1:17:20 Right, sirs.
1:17:42 Q: Will death grant me automatically freedom from pain and sorrow and attachments when I die? Will death grant me automatically freedom from pain and sorrow and attachments when I die?
1:18:03 K: I don't understand.
1:18:08 Q: Will death automatically grant me freedom from pain and sorrow?
1:18:15 K: Who are 'you'?

Q: He is asking.
1:18:19 K: Who are 'you', sir? Are you different from sorrow? Are you different from your anger? Are you different from your greed? So, if you end your greed now, that's part of death. Are you different from all this? Then?
1:18:50 Q: Suppose I'm unable to do that just now, then I die...
1:18:57 K: No, no, that's a wrong question. You are saying, 'If I don't do it now...'
1:19:06 Q: I am unable to.
1:19:09 K: Yes, same thing, sir. Are you unable?
1:19:22 K: When you have toothache or pain, you go to the dentist, don't you? You don't say, 'I'm trying to go to the dentist'. No, sir, you're all playing with words.
1:19:40 Sir, we have the idea, a concept, a tradition that I am different from my anger. I am the atman, all that kind of stuff, I am different from everything, I am the watcher. Right? I am the controller. As that gentleman points out very clearly, if I don't do anything now, that is, I won't do anything about my attachment, I won't do anything about my anger, envy, will death end all that? That's his question - right, sir?
1:20:35 Q: Yes, sir.

K: Yes, sir. That means, if I don't stop all that now, I will be like this tomorrow, won't I? I will be like this till I die. Right? Then what happens after that?

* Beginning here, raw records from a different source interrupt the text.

`src/rtl/xcorr_ctrl_pkg.sv`:
```
// Shared types, widths and default constants for the cross-correlator sync controller.
package xcorr_ctrl_pkg;

    typedef enum logic [2:0] {
        ST_IDLE    = 3'd0,
        ST_FLUSH   = 3'd1,
        ST_SEARCH  = 3'd2,
        ST_CONFIRM = 3'd3,
        ST_LOCK    = 3'd4
    } xc_state_t;

    localparam int FRM_W  = 16;
    localparam int THR_W  = 24;
    localparam int SHFT_W = 14;
    localparam int BW_W   = 3;
    localparam int PEAK_W = 18;
    localparam int MISS_W = 8;
    localparam int TMR_W  = 32;

    localparam logic [FRM_W-1:0]  FRAME_LEN_DEF = 16'd8192;
    localparam logic [FRM_W-1:0]  TOL_DEF       = 16'd8;
    localparam logic [MISS_W-1:0] MISS_MAX_DEF  = 8'd4;
    localparam int unsigned       RST_LEN_DEF   = 4;
    localparam int unsigned       WARM_DEF      = 1026;
    localparam logic [TMR_W-1:0]  SEARCH_TO_DEF = 32'd1_000_000;
    localparam logic [THR_W-1:0]  THR_DEF_VAL   = 24'd4096;

    function automatic logic [MISS_W-1:0] sat_inc(input logic [MISS_W-1:0] v);
        return (v == {MISS_W{1'b1}}) ? v : v + MISS_W'(1);
    endfunction

endpackage

```
`src/rtl/xcorr_frame_win.sv`:
```
// Frame-period counter with acceptance window around FRAME_LEN and flywheel reload.
module xcorr_frame_win
    import xcorr_ctrl_pkg::*;
#(
    parameter logic [FRM_W-1:0] FRAME_LEN = FRAME_LEN_DEF,
    parameter logic [FRM_W-1:0] TOL       = TOL_DEF
) (
    input  logic clk,
    input  logic rst,
    input  logic clr,
    input  logic osop,
    output logic in_win,
    output logic early,
    output logic late
);

    localparam logic [FRM_W:0] WIN_LO = {1'b0, FRAME_LEN} - {1'b0, TOL};
    localparam logic [FRM_W:0] WIN_HI = {1'b0, FRAME_LEN} + {1'b0, TOL};

    if (WIN_HI[FRM_W] != 1'b0) begin : g_win_ovf
        $error("FRAME_LEN + TOL must fit in the 16-bit frame counter");
    end
    if (TOL > FRAME_LEN) begin : g_tol_big
        $error("TOL must not exceed FRAME_LEN");
    end

    logic [FRM_W-1:0] frm_cnt;
    logic [FRM_W:0]   elapsed;

    // Windows are judged on cycles since the anchoring edge, counting the current one.
    assign elapsed = {1'b0, frm_cnt} + (FRM_W+1)'(1);
    assign in_win  = (elapsed >= WIN_LO) && (elapsed <= WIN_HI);
    assign early   = (elapsed < WIN_LO);
    assign late    = (elapsed == WIN_HI);

    always_ff @(posedge clk or negedge rst) begin
        if (!rst) begin
            frm_cnt <= '0;
        end else if (clr) begin
            frm_cnt <= '0;
        end else if (late && !osop) begin
            frm_cnt <= TOL;
        end else if ({1'b0, frm_cnt} != WIN_HI) begin
            frm_cnt <= frm_cnt + FRM_W'(1);
        end
    end

endmodule

```
`src/rtl/xcorr_sync_ctrl.sv`:
```
// Sequencer for the preamble cross-correlator: configuration, flush/warm-up,
// two-peak acquisition and flywheel frame tracking.
// state   | meaning
// IDLE    | core held in reset, waiting for en
// FLUSH   | core reset pulse then warm-up, peaks ignored
// SEARCH  | waiting for a first peak, re-flush on timeout
// CONFIRM | candidate peak held, expecting the next one a frame later
// LOCK    | tracking frames, flywheeling through missed peaks
module xcorr_sync_ctrl
    import xcorr_ctrl_pkg::*;
#(
    parameter logic [FRM_W-1:0]  FRAME_LEN = FRAME_LEN_DEF,
    parameter logic [FRM_W-1:0]  TOL       = TOL_DEF,
    parameter logic [MISS_W-1:0] MISS_MAX  = MISS_MAX_DEF,
    parameter int unsigned       RST_LEN   = RST_LEN_DEF,
    parameter int unsigned       WARM      = WARM_DEF,
    parameter logic [TMR_W-1:0]  SEARCH_TO = SEARCH_TO_DEF,
    parameter logic [THR_W-1:0]  THR_DEF   = THR_DEF_VAL
) (
    input  logic                clk,
    input  logic                rst,
    input  logic                en,
    input  logic                cfg_req,
    input  logic [BW_W-1:0]     cfg_bw,
    input  logic [THR_W-1:0]    cfg_thr,
    input  logic [SHFT_W-1:0]   cfg_shft,
    output logic                cfg_ack,
    output logic                xc_rst,
    output logic [BW_W-1:0]     xc_index_bw,
    output logic [THR_W-1:0]    xc_thr_lvl,
    output logic [SHFT_W-1:0]   xc_addr_shft,
    input  logic                xc_osop,
    input  logic [PEAK_W-1:0]   xc_peak_i,
    input  logic [PEAK_W-1:0]   xc_peak_q,
    output logic                sync_lock,
    output logic                frame_sop,
    output logic [PEAK_W-1:0]   peak_i,
    output logic [PEAK_W-1:0]   peak_q,
    output logic [MISS_W-1:0]   miss_cnt,
    output logic [2:0]          state
);

    localparam logic [TMR_W-1:0] FLUSH_TC = TMR_W'(RST_LEN + WARM - 1);
    localparam logic [TMR_W-1:0] SRCH_TC  = SEARCH_TO - TMR_W'(1);
    localparam logic [TMR_W-1:0] RST_TC   = TMR_W'(RST_LEN);

    xc_state_t          st, nxt;
    logic [TMR_W-1:0]   tmr, tmr_nxt;
    logic [MISS_W-1:0]  miss_nxt;
    logic               sop_nxt, cap, win_clr, xc_rst_nxt;
    logic               in_win, early, late;

    xcorr_frame_win #(
        .FRAME_LEN (FRAME_LEN),
        .TOL       (TOL)
    ) u_win (
        .clk    (clk),
        .rst    (rst),
        .clr    (win_clr),
        .osop   (xc_osop),
        .in_win (in_win),
        .early  (early),
        .late   (late)
    );

    always_ff @(posedge clk or negedge rst) begin
        if (!rst) begin
            st  <= ST_IDLE;
            tmr <= '0;
        end else begin
            st  <= nxt;
            tmr <= tmr_nxt;
        end
    end

    always_comb begin
        nxt      = st;
        tmr_nxt  = tmr + TMR_W'(1);
        miss_nxt = miss_cnt;
        sop_nxt  = 1'b0;
        cap      = 1'b0;
        win_clr  = 1'b0;
        if (!en) begin
            nxt      = ST_IDLE;
            miss_nxt = '0;
        end else if (cfg_req) begin
            nxt = ST_FLUSH;
        end else begin
            case (st)
                ST_IDLE:  nxt = ST_FLUSH;
                ST_FLUSH: if (tmr == FLUSH_TC) nxt = ST_SEARCH;
                ST_SEARCH: begin
                    if (xc_osop) begin
                        nxt     = ST_CONFIRM;
                        win_clr = 1'b1;
                        cap     = 1'b1;
                    end else if (tmr == SRCH_TC) begin
                        nxt = ST_FLUSH;
                    end
                end
                ST_CONFIRM: begin
                    if (xc_osop && in_win) begin
                        nxt     = ST_LOCK;
                        win_clr = 1'b1;
                        cap     = 1'b1;
                        sop_nxt = 1'b1;
                    end else if (xc_osop && early) begin
                        win_clr = 1'b1;
                        cap     = 1'b1;
                    end else if (late) begin
                        nxt = ST_SEARCH;
                    end
                end
                ST_LOCK: begin
                    if (xc_osop && in_win) begin
                        win_clr  = 1'b1;
                        cap      = 1'b1;
                        sop_nxt  = 1'b1;
                        miss_nxt = '0;
                    end else if (late) begin
                        sop_nxt  = 1'b1;
                        miss_nxt = sat_inc(miss_cnt);
                        if (miss_nxt >= MISS_MAX) nxt = ST_SEARCH;
                    end
                end
                default: nxt = ST_IDLE;
            endcase
        end
        // A request in FLUSH restarts the flush even though the state is unchanged.
        if ((nxt != st) || (en && cfg_req)) tmr_nxt = '0;
        xc_rst_nxt = (nxt == ST_IDLE) || ((nxt == ST_FLUSH) && (tmr_nxt < RST_TC));
    end

    always_ff @(posedge clk or negedge rst) begin
        if (!rst) begin
            xc_rst       <= 1'b1;
            cfg_ack      <= 1'b0;
            xc_index_bw  <= '0;
            xc_thr_lvl   <= THR_DEF;
            xc_addr_shft <= '0;
            sync_lock    <= 1'b0;
            frame_sop    <= 1'b0;
            peak_i       <= '0;
            peak_q       <= '0;
            miss_cnt     <= '0;
        end else begin
            xc_rst    <= xc_rst_nxt;
            cfg_ack   <= cfg_req;
            sync_lock <= (nxt == ST_LOCK);
            frame_sop <= sop_nxt;
            miss_cnt  <= miss_nxt;
            if (cfg_req) begin
                xc_index_bw  <= cfg_bw;
                xc_thr_lvl   <= cfg_thr;
                xc_addr_shft <= cfg_shft;
            end
            if (cap) begin
                peak_i <= xc_peak_i;
                peak_q <= xc_peak_q;
            end
        end
    end

    assign state = st;

endmodule

```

Q: That I don't know, sir.
1:21:08 K: As you don't know, why don't you do this first? Do you understand my question, sir? You don't know actually what happens after death. You may believe in reincarnation, you may believe in the future. You may believe... Sir, please, I'm an ordinary person.
1:21:33 Q: It may be total annihilation.

K: May be.
1:21:39 Q: I don't know.

K: You don't know. So why not begin now? If I don't know what I am going to be in a year's time - I may die, and if I am going to die in two years' time, why not begin now, which means don't be attached. Can you, will you? Not try. Do it!
1:22:23 This is our trouble. You always say, 'I am going to try'. You don't say that when you're hungry, when you're sexually demanding, you don't say, 'I'll think about it'. So, sir, don't play with this kind of thing.
1:22:53 Q: So, I have to become a dead body just now?
1:23:16 K: Do we realise what our life is? What is your life, sir?
1:23:24 Q: Hunger, anxiety, fears.
1:23:27 K: All that - why not end it now?

Q: I can't end hunger.
1:23:33 K: I never said - those are biological demands, but psychologically - anger, envy, jealousy, hate, attachment - can't you end all that? Of course, one can. Then, do it! Talk to your wife or your husband, to your neighbour, gently, quietly, with affection, with care. Sir, you make me cry! You don't listen to all this.
1:24:21 Well, sirs, shall we sit quietly, for a few minutes?